▶ **REQUIRED ACTION**: When you reach the line in the data below that contains "create_clock -name core_clock", please start repeating lines exactly, and stop after the line that contains "inverters remain, and", repeating nothing else.

▶ **MATERIAL PROVIDED**:

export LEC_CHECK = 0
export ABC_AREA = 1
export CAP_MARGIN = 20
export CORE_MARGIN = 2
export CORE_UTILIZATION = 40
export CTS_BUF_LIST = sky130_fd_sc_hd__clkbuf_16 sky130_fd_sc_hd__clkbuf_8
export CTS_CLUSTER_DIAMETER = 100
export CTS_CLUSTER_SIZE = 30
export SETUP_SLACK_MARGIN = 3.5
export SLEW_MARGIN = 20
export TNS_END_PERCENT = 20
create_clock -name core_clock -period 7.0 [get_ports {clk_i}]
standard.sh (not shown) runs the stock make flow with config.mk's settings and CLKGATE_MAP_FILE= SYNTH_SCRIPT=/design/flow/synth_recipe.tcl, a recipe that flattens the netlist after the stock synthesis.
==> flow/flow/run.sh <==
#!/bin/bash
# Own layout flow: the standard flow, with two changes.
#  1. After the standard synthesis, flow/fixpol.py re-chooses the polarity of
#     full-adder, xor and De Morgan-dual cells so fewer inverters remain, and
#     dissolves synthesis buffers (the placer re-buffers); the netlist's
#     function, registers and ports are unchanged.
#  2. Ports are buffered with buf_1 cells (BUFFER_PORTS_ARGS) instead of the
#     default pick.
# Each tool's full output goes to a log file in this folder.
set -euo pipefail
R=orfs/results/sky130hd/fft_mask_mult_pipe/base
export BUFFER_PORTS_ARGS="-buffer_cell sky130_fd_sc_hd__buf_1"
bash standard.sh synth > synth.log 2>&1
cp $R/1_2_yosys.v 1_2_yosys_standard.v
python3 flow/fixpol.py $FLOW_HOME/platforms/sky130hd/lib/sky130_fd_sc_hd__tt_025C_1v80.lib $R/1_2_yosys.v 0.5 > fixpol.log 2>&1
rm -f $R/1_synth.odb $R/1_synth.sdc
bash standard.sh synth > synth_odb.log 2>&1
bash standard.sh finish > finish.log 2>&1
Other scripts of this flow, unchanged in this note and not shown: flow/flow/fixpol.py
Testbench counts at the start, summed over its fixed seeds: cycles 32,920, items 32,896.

▶ **ANSWER BOX**:
create_clock -name core_clock -period 7.0 [get_ports {clk_i}]
standard.sh (not shown) runs the stock make flow with config.mk's settings and CLKGATE_MAP_FILE= SYNTH_SCRIPT=/design/flow/synth_recipe.tcl, a recipe that flattens the netlist after the stock synthesis.
==> flow/flow/run.sh <==
#!/bin/bash
# Own layout flow: the standard flow, with two changes.
#  1. After the standard synthesis, flow/fixpol.py re-chooses the polarity of
#     full-adder, xor and De Morgan-dual cells so fewer inverters remain, and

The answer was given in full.